3D printing has enabled the production of medical devices tailored to a patient's needs but, often, they are made using solid and inflexible materials.
As a result, these devices restrict movement; using them can be inconvenient and uncomfortable. Moreover, they are not ideal to support the recovery of joints and muscles, which are more complex and nonlinear.
Recently, engineers from MIT demonstrated 3D-printed mesh materials that offers support for softer tissues.
Flexible Wearable Supports
The flexible meshes were inspired by fabrics and collagen, the protein in the body that make up connective tissues. Sebastian Pattinson, a postdoc at MIT, designed the materials with the molecular structure of collagen in mind: he created wavy patterns which he 3D-printed using thermoplastic polyutherine. He then fabricated a mesh configuration that stretchy, tough, and pliable like fabric.
To test, the team printed long strips of mesh and attached them on the outside of the ankle of several healthy volunteers. They used an ankle stiffness measurement robot, which is aptly named Anklebot, to examine how the mesh affected movement in different directions.
They reported that the material increased the ankle's stiffness during inversion, a common cause of injury, but had no effect to movement in other directions.

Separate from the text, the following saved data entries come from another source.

From an optimization exercise on the open Yosys and OpenROAD flow, aimed at small area; shortcuts taken in it are not production practice.
Where RTL was checked, it was by simulation tests only, not by an equivalence proof against the original.
Power and IR drop assume default switching activity.

Design top, start of the top module:
module top (input wire clk,
            input wire rst,
            input wire mic_data_1,
            input wire mic_data_2,
            output wire serial_tx,
            output wire mic_clk_1,
            output wire mic_clk_2,
            output wire sel_2,
            output wire serial_split);
assign sel_2 = 1'b1;
reg [18:0] tc;
always @(posedge clk)
  if (rst) tc <= 19'd7;
  else     tc <= tc + 19'd1;
wire [1:0] j  = tc[1:0];
wire       j0 = (j == 2'd0);
wire       p0 = (tc[9:2] == 8'd1);
wire       p255 = (tc[9:2] == 8'd0);
wire pdm_clk = tc[1] ^ tc[0];
assign mic_clk_1 = pdm_clk;
assign mic_clk_2 = pdm_clk;
assign serial_split = pdm_clk;
reg fresh;
always @(posedge clk)
  if (rst) fresh <= 1'b1;
  else if (tc[2:0] == 3'd3) fresh <= 1'b0;
reg init;
always @(posedge clk)
  if (rst) init <= 1'b1;
  else if (tc[12]) init <= 1'b0;
reg u1h, u2h;
always @(posedge clk)
  if (j0) begin
    u1h <= mic_data_1;
    u2h <= mic_data_2;
  end
wire u1 = j0 ? mic_data_1 : u1h;
wire u2 = j0 ? mic_data_2 : u2h;
wire [8:0] q = {~tc[9] & (tc[8:2] != 7'd0), ~tc[9], tc[8:2]};
reg  [3:0] dH_d, E_d, Hc_d;
always @* begin
  case (j)
  ...
Size in the first run: roughly 790 cells after synthesis, about 340 flip-flops, about 9 I/O pins.
clock: 10.0 ns
lec_check: 0
cap_margin: 20
core_margin: 2
core_utilization: 60
place_density: 0.75
slew_margin: 20
standard.sh (not shown) runs the stock make flow with config.mk's settings and CLKGATE_MAP_FILE= SYNTH_SCRIPT=/design/flow/synth_recipe.tcl, a recipe that flattens the netlist after the stock synthesis.
==> flow/flow/run.sh <==
#!/bin/bash
# Layout flow: the standard layout, except that
#  - synthesis maps the logic with an area-oriented ABC script (no buffering
#    or upsizing in ABC); it is otherwise ORFS's synthesis with the standard flow's
#    synthesis script, so the registers are the standard synthesis's;
#  - clock tree synthesis inserts no dummy loads;
#  - every input and output port is buffered with the smallest buffer.
set -euo pipefail
W=$PWD
rm -rf "$W/scripts_area"
cp -r "$FLOW_HOME/scripts" "$W/scripts_area"
printf 'strash\ndc2\ndch -f\namap\n' > "$W/scripts_area/abc_area.script"
make -C "$FLOW_HOME" DESIGN_CONFIG="$W/config.mk" WORK_HOME="$W/orfs" CLKGATE_MAP_FILE= \
  SYNTH_SCRIPT="$W/synth_recipe.tcl" SCRIPTS_DIR="$W/scripts_area" ABC_AREA=1 synth \
  > "$W/synth_area.log" 2>&1
export CTS_ARGS="-sink_clustering_enable -repair_clock_nets -sink_clustering_size 20 -sink_clustering_max_diameter 60 -buf_list sky130_fd_sc_hd__clkbuf_8 -dont_use_dummy_load"
export BUFFER_PORTS_ARGS="-buffer_cell sky130_fd_sc_hd__buf_1"
bash standard.sh > "$W/layout.log" 2>&1
The baseline produced a clean layout.
Then changed:
--- a/flow/flow/run.sh
+++ b/flow/flow/run.sh
@@ -15,3 +15,3 @@
   > "$W/synth_area.log" 2>&1
-export CTS_ARGS="-sink_clustering_enable -repair_clock_nets -sink_clustering_size 20 -sink_clustering_max_diameter 60 -buf_list sky130_fd_sc_hd__clkbuf_8 -dont_use_dummy_load"
+export CTS_ARGS="-sink_clustering_enable -repair_clock_nets -sink_clustering_size 22 -sink_clustering_max_diameter 50 -buf_list sky130_fd_sc_hd__clkbuf_8 -dont_use_dummy_load"
 export BUFFER_PORTS_ARGS="-buffer_cell sky130_fd_sc_hd__buf_1"
Settings changed: CORE_UTILIZATION 60 to 70, PLACE_DENSITY 0.75 to 0.85.
What happened:
- clock skew rises by 0.021 ns
- clock-buffer cell count grows by 5
- wire length increases by 5.0%
- final area is about the same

The researchers also fabricated a knee brace design that conforms to a patient's knee even as it bends and a glove that conforms to the wearer's knuckles to prevent involuntary clenching following a stroke.
The researchers also discussed the potential of the 3D-printed flexible mesh as an implantable device to support hernia. For this purpose, they explained that a stiffer material is ideal. However, it still has to be just as conformable.

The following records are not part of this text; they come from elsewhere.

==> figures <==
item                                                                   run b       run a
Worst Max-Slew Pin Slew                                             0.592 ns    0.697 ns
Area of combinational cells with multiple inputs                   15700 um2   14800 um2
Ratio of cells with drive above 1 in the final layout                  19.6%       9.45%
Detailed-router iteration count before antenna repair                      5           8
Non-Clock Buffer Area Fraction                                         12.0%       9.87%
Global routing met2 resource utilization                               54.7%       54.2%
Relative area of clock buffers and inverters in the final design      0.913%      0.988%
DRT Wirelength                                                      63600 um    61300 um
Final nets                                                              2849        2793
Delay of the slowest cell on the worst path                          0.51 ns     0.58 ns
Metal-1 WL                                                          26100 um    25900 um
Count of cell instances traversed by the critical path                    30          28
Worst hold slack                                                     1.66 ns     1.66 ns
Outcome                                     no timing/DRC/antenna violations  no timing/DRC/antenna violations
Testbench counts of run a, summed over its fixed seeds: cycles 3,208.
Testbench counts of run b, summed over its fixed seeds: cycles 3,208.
This design comes from an exercise in tuning for small area on the open sky130 flow, not from production work.
Only simulation tests tie the RTL to the original design; equivalence was not proved.
Power and IR drop assume default switching activity.

File: flow/run.sh
#!/bin/bash
# synth_recipe.tcl (not shown) runs the flow's synth.tcl, then flattens the netlist and writes it again
# the make line also repeats each setting of config.mk as NAME=value (left out here)
make -C /OpenROAD-flow-scripts/flow DESIGN_CONFIG=/design/flow/config.mk WORK_HOME=/design/flow/orfs CLKGATE_MAP_FILE= SYNTH_SCRIPT=/design/flow/synth_recipe.tcl finish
File: flow/config.mk
export PLATFORM = sky130hd
export DESIGN_NAME = colorshield
export DESIGN_NICKNAME = colorshield
export VERILOG_FILES = /design/flow/design.v
export SDC_FILE = /design/flow/constraint.sdc
export NUM_CORES = 4
export LEC_CHECK = 0
export CAP_MARGIN = 20
export CORE_MARGIN = 2
export CORE_UTILIZATION = 40
export SLEW_MARGIN = 20
File: flow/constraint.sdc
create_clock -name core_clock -period 8.0 [get_ports {clk}]
set_input_delay 1.6000 -clock core_clock [delete_from_list [all_inputs] [get_ports {clk}]]
set_output_delay 1.6000 -clock core_clock [all_outputs]
set_load 0.01 [all_outputs]
File: flow/design.v
module one_hot_encoder(input wire [2:0] in, output reg [7:0] out);
  always @(*) begin
    case (in)
      3'b000: out = 8'b0000_0001;
      3'b001: out = 8'b0000_0010;
      3'b010: out = 8'b0000_0100;
      3'b011: out = 8'b0000_1000;
      3'b100: out = 8'b0001_0000;
      3'b101: out = 8'b0010_0000;
      3'b110: out = 8'b0100_0000;
      3'b111: out = 8'b1000_0000;
    endcase
  end
endmodule
module pixels_grid (input clk,
                     input rst_n,
                     input write_en,
                     input clear,
                     input wire [5:0] pixel_addr,
                     input wire [BITS_PER_PIXEL-1:0] pixel_value,
                     input [2:0] read_col_idx,
                     output [N_BITS-1:0] col_bits);
  localparam PIXELS_PER_COL = 8;
  localparam N_COLS = 8;
  localparam BITS_PER_PIXEL = 24;
  localparam N_BITS = PIXELS_PER_COL*BITS_PER_PIXEL;
  integer i;
  wire [2:0] x_coord, y_coord;
  reg [N_BITS-1:0] pixels [N_COLS-1:0];
  assign {x_coord, y_coord} = pixel_addr;
  assign col_bits = pixels[read_col_idx];
  always @(posedge clk, negedge rst_n) begin
    if (~rst_n) begin
      for (i = 0; i < N_COLS; i = i + 1) begin: reset_for
        pixels[i] <= {PIXELS_PER_COL{24'h000000}};
      end
    end else if (write_en) begin
      pixels[x_coord][y_coord * BITS_PER_PIXEL +: BITS_PER_PIXEL] <= pixel_value;
    end else if (clear) begin
      for (i = 0; i < N_COLS; i = i + 1) begin: clear_for
        pixels[i] <= {PIXELS_PER_COL{24'h000000}};
      end
    end
  end
endmodule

They incorporated stainless steel fibers over the regions of the pliable mesh that would need stronger support. They placed another layer of the elastic mesh over the stiffer thread.
The result is a comfortable combination of stiff and elastic material that can easily stretch up to a point and then start to stiffen to prevent a muscle from overstraining.
Pattinson and colleagues imagined that their 3D-printed mesh can be used in a variety of ways.
The research was published in the journal Advanced Functional Materials on Wednesday, June 19.